Use the below python snippet:

from lightrag import LightRAG, QueryParam

rag = LightRAG(working_dir="./dickens")

with open("./book.txt") as f:
    rag.insert(f.read())

# Perform naive search
print(rag.query("What are the top themes in this story?", param=QueryParam(mode="naive")))

# Perform local search
print(rag.query("What are the top themes in this story?", param=QueryParam(mode="local")))

# Perform global search
print(rag.query("What are the top themes in this story?", param=QueryParam(mode="global")))

# Perform hybird search
print(rag.query("What are the top themes in this story?", param=QueryParam(mode="hybird")))

Batch Insert

rag.insert(["TEXT1", "TEXT2",...])

Incremental Insert

rag = LightRAG(working_dir="./dickens")

with open("./newText.txt") as f:
    rag.insert(f.read())

Evaluation

Dataset

The dataset used in LightRAG can be download from TommyChien/UltraDomain.

Generate Query

LightRAG uses the following prompt to generate high-level queries, with the corresponding code located in example/generate_query.py.

Given the following description of a dataset:

{description}

Please identify 5 potential users who would engage with this dataset.
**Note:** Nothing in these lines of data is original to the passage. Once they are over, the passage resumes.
===== config.mk =====
export PLATFORM = sky130hd
export DESIGN_NAME = srcd_receive
export DESIGN_NICKNAME = d
export VERILOG_FILES = /design/src/srcd_pkg.sv /design/src/srcd_receive.sv
export SDC_FILE = /design/constraint.sdc
export NUM_CORES = 1
export LEC_CHECK = 0
export ABC_AREA = 1
export BUFFER_PORTS_ARGS = -buffer_cell sky130_fd_sc_hd__buf_4
export CAP_MARGIN = 10
export CORE_ASPECT_RATIO = 0.7
export CORE_MARGIN = 1
export CORE_UTILIZATION = 45
export DETAILED_ROUTE_END_ITERATION = 16
export GPL_ROUTABILITY_DRIVEN = 0
export MAX_ROUTING_LAYER = met4
export PLACE_DENSITY_LB_ADDON = 0.25
export RECOVER_POWER = 25
export SYNTH_ARGS = -nofsm -noshare
export SYNTH_HDL_FRONTEND = slang
export SYNTH_SLANG_ARGS = --single-unit

===== constraint.sdc =====
create_clock -name sys_clk -period 6.3 [get_ports sys_clk]
set_clock_uncertainty 0.1 [all_clocks]
set_input_delay 0.63 -clock sys_clk [delete_from_list [all_inputs] [get_ports sys_clk]]
set_output_delay 0.63 -clock sys_clk [all_outputs]
set_load 0.01 [all_outputs]

===== src/srcd_pkg.sv =====
// Constants for the receive sync and special-character detect block.
// Assumes a single 32-bit AHB-Lite slave port, word accesses only.
package srcd_pkg;
    // Register byte offsets
    localparam logic [7:0] RX_STATUS_OFS = 8'h00;
    localparam logic [7:0] REG_PTR_OFS = 8'h04;
    localparam logic [7:0] SELECT6_OFS = 8'h08;
    localparam logic [7:0] CONTROL_OFS = 8'h0C;
    localparam logic [7:0] SYNC_CHAR_OFS = 8'h10;
    localparam logic [7:0] INT_STATUS_OFS = 8'h14;
    localparam logic [7:0] INT_MASK_OFS = 8'h18;
    // Receive status field positions
    localparam int CHAR_IE_BIT = 4;
    localparam int INDEX_LSB = 8;
    localparam int RX_ACTIVE_BIT = 12;
    localparam int USER_OPT_LSB = 13;
    localparam int CHAR_FLAG_BIT = 15;
    // Pointer register field and the character-detect code (octal 10)
    localparam int PTR_LSB = 8;
    localparam logic [3:0] PTR_CHAR_DETECT = 4'h8;
    // Control register bits
    localparam int CTL_RX_GO_BIT = 0;
    localparam int CTL_TWO_SYNC_BIT = 1;
    localparam int CTL_ACT_ON_DATA_BIT = 2;
    localparam int CTL_DOUBLE_BIT = 3;
    // Interrupt status bits
    localparam int INT_MATCH_BIT = 0;
    localparam int INT_ACTIVE_BIT = 1;
    // Values after reset
    localparam logic [3:0] CONTROL_RESET = 4'h6;
    localparam logic [7:0] SYNC_CHAR_RESET = 8'h96;
    localparam logic [1:0] INT_MASK_RESET = 2'h0;
    // Character geometry
    localparam int CHAR_BITS = 8;
    localparam int TABLE_DEPTH = 16;
    localparam logic [2:0] LAST_BIT = 3'h7;
    // Receive sequencer states
    typedef enum logic [1:0] {HUNT, SYNC_ONE, SYNCED, ACTIVE} srcd_state_t;
endpackage : srcd_pkg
For each user, list 5 tasks they would perform with this dataset. Then, for each (user, task) combination, generate 5 questions that require a high-level understanding of the entire dataset.

Output the results in the following structure:
- User 1: [user description]
    - Task 1: [task description]
        - Question 1:
        - Question 2:
        - Question 3:
        - Question 4:
        - Question 5:
    - Task 2: [task description]
        ...
    - Task 5: [task description]
- User 2: [user description]
    ...
- User 5: [user description]
    ...

Batch Eval

To evaluate the performance of two RAG systems on high-level queries, LightRAG uses the following prompt, with the specific code available in example/batch_eval.py.

---Role---
You are an expert tasked with evaluating two answers to the same question based on three criteria: **Comprehensiveness**, **Diversity**, and **Empowerment**.
---Goal---
You will evaluate two answers to the same question based on three criteria: **Comprehensiveness**, **Diversity**, and **Empowerment**. 
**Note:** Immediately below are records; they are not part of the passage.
### src/verilog/scr_map.svh
// constants of the sensor control register bank: offsets, fields, masks, resets
// assumes command bytes and data bytes arrive already framed by the serial front end
// Operation
// RQ1 - offset and all thresholds live at addresses 0x00 through 0x0A
// RQ2 - interrupt enable, routing and source registers occupy 0x0B through 0x0D
// RQ3 - a register switches output compensation; address conflict, held at 0x0F here
// RQ4 - host should program control registers before starting conversions
// RQ5 - bytes 0x00 low and 0x01 high form the 16-bit altitude offset
// RQ6 - altitude offset is signed centimetres; host loads it before using altitude
// RQ7 - three 16-bit pressure thresholds at 0x02-0x07, temperature thresholds 0x08-0x0A
// RQ8 - registers 0x00 through 0x0E reset to zero
// RQ9 - enable register: bits 7:6 reserved, bits 5:0 enable six sources
// RQ10 - routing register: bit 7 reserved, bit 6 mode select, 5:0 route
// RQ11 - source register: bit 7 threshold error, bit 6 ready, 5:0 flags
// RQ12 - direction register: bits 3:0 crossing and window directions, 6:4 reserved
// RQ13 - compensation register: bit 7 enable, resets to 0x80
// RQ14 - command top bits 11 write with data byte, 10 read; low six address
// RQ15 - mode select 0 means pressure, 1 means altitude
// RQ16 - compensation enable 1 gives compensated results, 0 gives raw data
// RQ17 - enabled source with routing bit 0 sets flag but not the pin
// RQ18 - reserved bits ignore writes, read zero; unmapped addresses read zero
// RQ19 - writes to the source flag register are ignored
`ifndef SCR_MAP_SVH
`define SCR_MAP_SVH

`define SCR_ADDR_ALT_LO 6'h00
`define SCR_ADDR_ALT_HI 6'h01
`define SCR_ADDR_PUP_LO 6'h02
`define SCR_ADDR_PUP_HI 6'h03
`define SCR_ADDR_PMID_LO 6'h04
`define SCR_ADDR_PMID_HI 6'h05
`define SCR_ADDR_PLOW_LO 6'h06
`define SCR_ADDR_PLOW_HI 6'h07
`define SCR_ADDR_TUP 6'h08
`define SCR_ADDR_TMID 6'h09
`define SCR_ADDR_TLOW 6'h0a
`define SCR_ADDR_INT_EN 6'h0b
`define SCR_ADDR_INT_ROUTE 6'h0c
`define SCR_ADDR_INTERRUPT_SOURCE_FLAGS 6'h0d
`define SCR_ADDR_DIR 6'h0e
`define SCR_ADDR_COMP 6'h0f

`define SCR_CMD_WRITE 2'h3
`define SCR_CMD_READ 2'h2

`define SCR_MASK_FULL 8'hff
`define SCR_MASK_INT_EN 8'h3f
`define SCR_MASK_INT_ROUTE 8'h7f
`define SCR_MASK_COMP 8'h80

`define SCR_RESET_ZERO 8'h00
`define SCR_RESET_COMP 8'h80

`define SCR_BIT_MODE 6
`define SCR_BIT_COMP 7
`define SCR_BIT_THRESHOLD_SETTING_ERROR 7
`define SCR_BIT_DEV_RDY 6

`endif

### src/verilog/scr_pkg.sv
// types of the sensor control register bank
// assumes nothing beyond the map header
package scr_pkg;
  typedef enum logic [0:0] {
    SCR_IDLE,
    SCR_WAIT_DATA
  } scr_state_t;
endpackage : scr_pkg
- **Comprehensiveness**: How much detail does the answer provide to cover all aspects and details of the question?
- **Diversity**: How varied and rich is the answer in providing different perspectives and insights on the question?
- **Empowerment**: How well does the answer help the reader understand and make informed judgments about the topic?

For each criterion, choose the better answer (either Answer 1 or Answer 2) and explain why. Then, select an overall winner based on these three categories.

Here is the question:
{query}

Here are the two answers:

**Answer 1:**
{answer1}

**Answer 2:**
{answer2}

Evaluate both answers using the three criteria listed above and provide detailed explanations for each criterion.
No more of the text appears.